Very seldom did you have a catapult failure. If you had one, you were going into the water. You might have enough power to make it a few thousand feet, but you just didn't have the power to climb out of it. You were going down. The carrier was going to run over you. It was just a matter of when.
And when you hit the water, that was pretty much the end of it. I remember Ken telling about one pilot who survived a failed catapult. His plane sank into the water canopy up. Which was unusual. When you took a cat shot and it failed, the ship was going to go over you at that point one way or another.
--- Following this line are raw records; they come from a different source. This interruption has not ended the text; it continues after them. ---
<file path="src/rtl/que_hs_pkg.sv">
// Shared definitions for the entropy-word queue: word width, default depth
// and the registered status block layout.
package que_hs_pkg;

   localparam int WORD_WIDTH    = 256;
   localparam int DEFAULT_DEPTH = 8;

   // Status count field is sized for the largest supported depth; the top
   // exposes only the low $clog2(DEPTH+1) bits.
   localparam int STATUS_CNT_W  = 16;

   typedef struct packed {
      logic [STATUS_CNT_W-1:0] count;
      logic                    almost_full;
      logic                    almost_empty;
      logic                    overflow;
   } que_status_t;

endpackage

</file>
<file path="src/rtl/que_ptr.sv">
// Modulo-DEPTH pointer with increment and synchronous clear; the wrap is an
// explicit compare so non-power-of-two depths work.
module que_ptr
   import que_hs_pkg::*;
#(
   parameter int DEPTH = DEFAULT_DEPTH,
   parameter int PW    = $clog2(DEPTH)
) (
   input  logic          clk,
   input  logic          rst,
   input  logic          inc,
   input  logic          clr,
   output logic [PW-1:0] ptr
);

   localparam logic [PW-1:0] LAST = PW'(DEPTH - 1);

   always_ff @(posedge clk) begin
      if (rst || clr) begin
         ptr <= '0;
      end else if (inc) begin
         ptr <= (ptr == LAST) ? '0 : ptr + PW'(1);
      end
   end

endmodule

</file>
<file path="src/rtl/que_hs.sv">
// First-word-fall-through valid/ready queue for conditioned entropy words,
// with occupancy, programmable watermarks, flush and sticky overflow.
module que_hs
   import que_hs_pkg::*;
#(
   parameter int WIDTH    = WORD_WIDTH,
   parameter int DEPTH    = DEFAULT_DEPTH,
   parameter int AF_LEVEL = DEPTH - 1,
   parameter int AE_LEVEL = 1
) (
   input  logic                       clk,
   input  logic                       rst,
   input  logic                       flush,
   input  logic                       in_valid,
   output logic                       in_ready,
   input  logic [WIDTH-1:0]           in_data,
   output logic                       out_valid,
   input  logic                       out_ready,
   output logic [WIDTH-1:0]           out_data,
   output logic [$clog2(DEPTH+1)-1:0] count,
   output logic                       almost_full,
   output logic                       almost_empty,
   output logic                       overflow
);

   localparam int CW = $clog2(DEPTH + 1);
   localparam int PW = $clog2(DEPTH);

   localparam logic [STATUS_CNT_W-1:0] DEPTH_C = STATUS_CNT_W'(DEPTH);
   localparam logic [STATUS_CNT_W-1:0] AF_C    = STATUS_CNT_W'(AF_LEVEL);
   localparam logic [STATUS_CNT_W-1:0] AE_C    = STATUS_CNT_W'(AE_LEVEL);
   localparam logic [STATUS_CNT_W-1:0] ONE_C   = STATUS_CNT_W'(1);

   if (DEPTH < 2) begin : g_bad_depth
      $error("que_hs: DEPTH must be >= 2");
   end
   if (CW > STATUS_CNT_W) begin : g_bad_depth_max
      $error("que_hs: DEPTH too large for status count field");
   end
   if (AF_LEVEL < 1 || AF_LEVEL > DEPTH) begin : g_bad_af
      $error("que_hs: AF_LEVEL must be within 1..DEPTH");
   end
   if (AE_LEVEL < 0 || AE_LEVEL > DEPTH - 1) begin : g_bad_ae
      $error("que_hs: AE_LEVEL must be within 0..DEPTH-1");
   end

   logic [WIDTH-1:0] mem [DEPTH];
   logic [PW-1:0]    head;
   logic [PW-1:0]    tail;
   que_status_t      status_q;
   que_status_t      status_d;
   logic             push;
   logic             pop;
   logic             drop;

   // Occupancy alone decides full/empty; head == tail is ambiguous.
   assign in_ready  = (status_q.count != DEPTH_C);
   assign out_valid = (status_q.count != '0);

   assign push = in_valid & in_ready;
   assign pop  = out_valid & out_ready;
   assign drop = in_valid & ~in_ready;

   always_comb begin
      status_d = status_q;
      if (flush) begin
         status_d.count    = '0;
         status_d.overflow = 1'b0;
      end else begin
         case ({push, pop})
            2'b10:   status_d.count = status_q.count + ONE_C;
            2'b01:   status_d.count = status_q.count - ONE_C;
            default: status_d.count = status_q.count;
         endcase
         if (drop) begin
            status_d.overflow = 1'b1;
         end
      end
      status_d.almost_full  = (status_d.count >= AF_C);
      status_d.almost_empty = (status_d.count <= AE_C);
   end

   always_ff @(posedge clk) begin
      if (rst) begin
         status_q <= '{count: '0, almost_full: 1'b0, almost_empty: 1'b1, overflow: 1'b0};
      end else begin
         status_q <= status_d;
      end
   end

   // Storage is deliberately left unreset and uncleared on flush.
   always_ff @(posedge clk) begin
      if (push && !flush && !rst) begin
         mem[tail] <= in_data;
      end
   end

   que_ptr #(
      .DEPTH (DEPTH),
      .PW    (PW)
   ) u_head (
      .clk   (clk),
      .rst   (rst),
      .inc   (pop & ~flush),
      .clr   (flush),
      .ptr   (head)
   );

   que_ptr #(
      .DEPTH (DEPTH),
      .PW    (PW)
   ) u_tail (
      .clk   (clk),
      .rst   (rst),
      .inc   (push & ~flush),
      .clr   (flush),
      .ptr   (tail)
   );

   assign out_data     = mem[head];
   assign count        = status_q.count[CW-1:0];
   assign almost_full  = status_q.almost_full;
   assign almost_empty = status_q.almost_empty;
   assign overflow     = status_q.overflow;

endmodule

</file>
This guy hit the water with wings level, and had the presence of mind and guts to watch the ship pass over him. But had to wait an eternity for the ship to pass over him--praying the screws would miss him. When they missed him, he was still canopy up, so he ejected. It wouldn't have turned out very well if he ejected after he hit the water because he would have hit the bottom of the ship. It wouldn't have turned out very well if he had rolled the plane in the water, or he would have ejected downwards. I can't imagine that kind of bravery--sitting under water, slowly sinking and watching a carrier pass over your plane hoping the screws didn't chew you up. Hoping you didn't roll.
Ken said the pilot told them that waiting for the ship to pass over was an eternity, wondering if you were going to roll over upside down before you could eject--underwater. Wondering if you were going to hit the screws. Waiting.
Most of those guys had horror stories. The worst was landing at night in a storm. Pitching and rolling deck. Catching wire. Trusting the LSO. Hoping you didn't kill yourself. I lived it second hand. Hearing the stories. Trying not to think about what Ken was doing to put bread on the table.